How can I correctly handle exceptions thrown from controllers in ASP.NET MVC? The HandleError attribute seems to only process exceptions thrown by the MVC infrastructure and not exceptions thrown by my own code.

Using this web.config

<customErrors mode="On">
    <error statusCode="401" redirect="/Errors/Http401" />
</customErrors>

with the following code

namespace MvcApplication1.Controllers
{
    [HandleError]
    public class HomeController : Controller
    {
        public ActionResult Index()
        {
            // Force a 401 exception for testing
            throw new HttpException(401, "Unauthorized");
        }
    }
}

doesn't result in what I was hoping for. Instead I get the generic ASP.NET error page telling me to modify my web.config to see the actual error information. However, if instead of throwing an exception I return an invalid View, I get the /Shared/Views/Error.aspx page:

return View("DoesNotExist");

Throwing exceptions within a controller like I've done above seems to bypass all of the HandleError functionality, so what's the right way to create error pages and how do I play nice with the MVC infrastructure?


Solution 1:

Controller.OnException(ExceptionContext context). Override it.

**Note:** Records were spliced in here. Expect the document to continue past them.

--- src/rtl/frame_timing_gen.sv ---
// Camera-Link style FVAL/LVAL/DVAL frame timing source with pixel/line/frame
// counters and single-cycle fval_posedge / lval_negedge strobes; all outputs registered.
module frame_timing_gen #(
    parameter int DVAL_HIGH = 640,
    parameter int ROW_COUNT = 480,
    parameter int H_GAP     = 16,
    parameter int V_GAP     = 32
) (
    input  logic        clk,
    input  logic        rst,
    input  logic        enable,
    output logic        fval,
    output logic        lval,
    output logic        dval,
    output logic        fval_posedge,
    output logic        lval_negedge,
    output logic [15:0] pix_x,
    output logic [15:0] line_y,
    output logic [15:0] frame_count,
    output logic        busy
);

    localparam logic [15:0] DVAL_LAST = 16'(DVAL_HIGH - 1);
    localparam logic [15:0] ROW_LAST  = 16'(ROW_COUNT - 1);
    localparam logic [15:0] HGAP_LAST = 16'(H_GAP - 1);
    localparam logic [15:0] VGAP_LAST = 16'(V_GAP - 1);

    typedef enum logic [2:0] {
        S_IDLE,
        S_FRAME_GAP,
        S_LINE_GAP,
        S_LINE_ACTIVE,
        S_FRAME_TAIL
    } state_t;

    state_t      r_state;
    state_t      w_next_state;
    logic [15:0] r_cnt;
    logic [15:0] w_next_cnt;
    logic [15:0] r_line_y;
    logic [15:0] w_next_line_y;
    logic [15:0] r_frame_count;
    logic [15:0] w_next_frame_count;
    logic [15:0] r_pix_x;
    logic [15:0] w_next_pix_x;
    logic        r_fval;
    logic        r_lval;
    logic        r_fval_posedge;
    logic        r_lval_negedge;
    logic        r_busy;
    logic        w_next_fval;
    logic        w_next_lval;
    logic        w_next_fval_posedge;
    logic        w_next_lval_negedge;
    logic        w_next_busy;

    always_ff @(posedge clk) begin
        if (rst) begin
            r_state        <= S_IDLE;
            r_cnt          <= '0;
            r_line_y       <= '0;
            r_frame_count  <= '0;
            r_pix_x        <= '0;
            r_fval         <= 1'b0;
            r_lval         <= 1'b0;
            r_fval_posedge <= 1'b0;
            r_lval_negedge <= 1'b0;
            r_busy         <= 1'b0;
        end else begin
            r_state        <= w_next_state;
            r_cnt          <= w_next_cnt;
            r_line_y       <= w_next_line_y;
            r_frame_count  <= w_next_frame_count;
            r_pix_x        <= w_next_pix_x;
            r_fval         <= w_next_fval;
            r_lval         <= w_next_lval;
            r_fval_posedge <= w_next_fval_posedge;
            r_lval_negedge <= w_next_lval_negedge;
            r_busy         <= w_next_busy;
        end
    end

    // Next state and counters; cnt restarts at 0 on every state change.
    always_comb begin
        w_next_state       = r_state;
        w_next_cnt         = r_cnt + 16'd1;
        w_next_line_y      = r_line_y;
        w_next_frame_count = r_frame_count;

        case (r_state)
            S_IDLE: begin
                w_next_cnt    = '0;
                w_next_line_y = '0;
                if (enable) begin
                    w_next_state = S_FRAME_GAP;
                end
            end
            S_FRAME_GAP: begin
                if (r_cnt == VGAP_LAST) begin
                    w_next_state       = S_LINE_GAP;
                    w_next_cnt         = '0;
                    w_next_frame_count = r_frame_count + 16'd1;
                end
            end
            S_LINE_GAP: begin
                if (r_cnt == HGAP_LAST) begin
                    w_next_state = S_LINE_ACTIVE;
                    w_next_cnt   = '0;
                end
            end
            S_LINE_ACTIVE: begin
                if (r_cnt == DVAL_LAST) begin
                    w_next_cnt = '0;
                    if (r_line_y == ROW_LAST) begin
                        w_next_state = S_FRAME_TAIL;
                    end else begin
                        w_next_state  = S_LINE_GAP;
                        w_next_line_y = r_line_y + 16'd1;
                    end
                end
            end
            S_FRAME_TAIL: begin
                if (r_cnt == HGAP_LAST) begin
                    w_next_cnt    = '0;
                    w_next_line_y = '0;
                    w_next_state  = enable ? S_FRAME_GAP : S_IDLE;
                end
            end
            default: begin
                w_next_state  = S_IDLE;
                w_next_cnt    = '0;
                w_next_line_y = '0;
            end
        endcase
    end

    // Output decode looks at the next state so the registered outputs line up with r_state.
    always_comb begin
        w_next_fval         = (w_next_state == S_LINE_GAP) ||
                              (w_next_state == S_LINE_ACTIVE) ||
                              (w_next_state == S_FRAME_TAIL);
        w_next_lval         = (w_next_state == S_LINE_ACTIVE);
        w_next_busy         = (w_next_state != S_IDLE);
        w_next_pix_x        = (w_next_state == S_LINE_ACTIVE) ? w_next_cnt : 16'd0;
        w_next_fval_posedge = (r_state == S_FRAME_GAP) && (w_next_state == S_LINE_GAP);
        w_next_lval_negedge = (r_state == S_LINE_ACTIVE) && (w_next_state != S_LINE_ACTIVE);
    end

    assign fval         = r_fval;
    assign lval         = r_lval;
    assign dval         = r_lval;
    assign fval_posedge = r_fval_posedge;
    assign lval_negedge = r_lval_negedge;
    assign pix_x        = r_pix_x;
    assign line_y       = r_line_y;
    assign frame_count  = r_frame_count;
    assign busy         = r_busy;

endmodule

--- config.mk ---
export PLATFORM = sky130hd
export DESIGN_NAME = frame_timing_gen
export DESIGN_NICKNAME = d
export VERILOG_FILES = /design/src/rtl/frame_timing_gen.sv
export SDC_FILE = /design/constraint.sdc
export NUM_CORES = 1
export LEC_CHECK = 0
export BUFFER_PORTS_ARGS = -buffer_cell sky130_fd_sc_hd__clkbuf_2
export CORE_ASPECT_RATIO = 1.2
export CORE_MARGIN = 8
export CORE_UTILIZATION = 45
export DETAILED_ROUTE_END_ITERATION = 16
export PLACE_DENSITY = 0.63
export RECOVER_POWER = 100
export SLEW_MARGIN = 20
export SYNTH_ARGS = -nofsm -noshare
export SYNTH_HDL_FRONTEND = slang
export SYNTH_SLANG_ARGS = --single-unit
--- constraint.sdc ---
create_clock -name clk -period 2.85 [get_ports clk]
set_clock_uncertainty 0.1 [all_clocks]
set_input_delay 0.855 -clock clk [delete_from_list [all_inputs] [get_ports clk]]
set_output_delay 0.855 -clock clk [all_outputs]
set_load 0.02 [all_outputs]
Word-level counts from Yosys, hierarchy flattened

Cells that the tools add are included.

Add/sub/neg operators: 3
Equality and inequality tests: 15
Multiplexer cells: 16
Bitwise logic cells: 2
Reductions and logical operators: 11

Operator list:

| kind                  | number |
|---|---|
| $mux 16               | 6 |
| $pmux 16 s3           | 2 |
| $add 16x1->16 const B | 3 |
| $mux 3                | 6 |
| $eq 16x10->1 const B  | 1 |
| $eq 16x4->1 const B   | 1 |
| $eq 16x5->1 const B   | 1 |
| $eq 16x9->1 const B   | 1 |
| $pmux 3 s5            | 1 |
| $eq 3x2->1 const B    | 4 |
| $eq 3x3->1 const B    | 2 |
| $ne 2x2->1 const B    | 3 |
| $reduce_or 2->1       | 3 |
| $reduce_and 4->1      | 1 |
| $eq 3x1->1 const B    | 1 |
| $logic_not 3->1       | 1 |
| $ne 3x2->1 const B    | 1 |
| $reduce_bool 3->1     | 1 |
| $logic_and 1x1->1     | 2 |
| $logic_or 1x1->1      | 2 |
| $not 1->1             | 2 |
| $reduce_and 2->1      | 1 |
| $mux 1                | 1 |

Register bits after elaboration: 72
Input port bits: 3
Output and inout bits: 54
Logic and storage cells: 57

Longest topological paths before layout

Gate-level depths: netlist (run 1).

Depth in word-level cells: 7
Depth in mapped cells: 8
Gate-level depth less buffers: 6

Worst setup path before layout (run 1)

Ideal clock, no wire load.

Kind: register -> register
From: register r_line_y[15] (netlist: line_y[15])
To: register r_line_y[12] (netlist: line_y[12])
Setup time: 0.121 ns
Arrival time: 2.088 ns
Data required time: 2.629 ns
Setup slack: 0.542 ns
Stages on the path, launching flop included: 7
Path buffers: 1
Period minus slack after synthesis: 2.308 ns
Path through: dfxtp_1 or4_1 or4_1 nand4_1 clkbuf_1 a2111o_1 nand2_1

Word-level cells in the longest chain between the ends: 3

RTL lines:

| item                              | RTL line | RTL |
|---|---|---|
| start: declaration                | 40       | `logic [15:0] r_line_y;` |
| start signal: assignment          | 72       | `r_line_y <= w_next_line_y;` |
| $eq 16x9->1                       | 114      | `if (r_line_y == ROW_LAST) begin` |
| $ne 2x2->1 (no source line)       | --       |  |
| $reduce_and 4->1 (no source line) | --       |  |

Every way passes these cells.
A chain may end at the register's enable or synchronous reset.

Worst setup path after layout (run 1)

From: register r_cnt[12]
To: register r_line_y[15] (netlist: line_y[15])

Word-level cells in the longest chain between the ends: 3
Elaborated cells between the ends (all ways): 5
Classes of those cells: 4 x eq/ne; 1 x reduce/logical

RTL lines:

| item                                        | RTL line | RTL |
|---|---|---|
| start: declaration                          | 38       | `logic [15:0] r_cnt;` |
| start signal: assignment                    | 71       | `r_cnt <= w_next_cnt;` |
| $eq 16x10->1 or $eq 16x4->1 (tied branches) | 112, 123 |  |
| $ne 2x2->1 (no source line)                 | --       |  |
| $reduce_and 4->1 (no source line) *         | --       |  |

Every way passes the cells marked *; elsewhere a longest branch is shown, timed or not.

protected override void OnException(ExceptionContext filterContext)
{
    // Bail if we can't do anything; app will crash.
    if (filterContext == null)
        return;
        // since we're handling this, log to elmah

    var ex = filterContext.Exception ?? new Exception("No further information exists.");
    LogException(ex);

    filterContext.ExceptionHandled = true;
    var data = new ErrorPresentation
        {
            ErrorMessage = HttpUtility.HtmlEncode(ex.Message),
            TheException = ex,
            ShowMessage = !(filterContext.Exception == null),
            ShowLink = false
        };
    filterContext.Result = View("ErrorPage", data);
}

Solution 2:

Thanks to kazimanzurrashaid, here is what I wound up doing in Global.asax.cs:

protected void Application_Error()
{
    Exception unhandledException = Server.GetLastError();
    HttpException httpException = unhandledException as HttpException;
    if (httpException == null)
    {
        Exception innerException = unhandledException.InnerException;
        httpException = innerException as HttpException;
    }

    if (httpException != null)
    {
        int httpCode = httpException.GetHttpCode();
        switch (httpCode)
        {
            case (int) HttpStatusCode.Unauthorized:
                Response.Redirect("/Http/Error401");
                break;
        }
    }
}

I'll be able to add more pages to the HttpContoller based on any additional HTTP error codes I need to support.

Solution 3:

The HandleError attribute seems to only process exceptions thrown by the MVC infrastructure and not exceptions thrown by my own code.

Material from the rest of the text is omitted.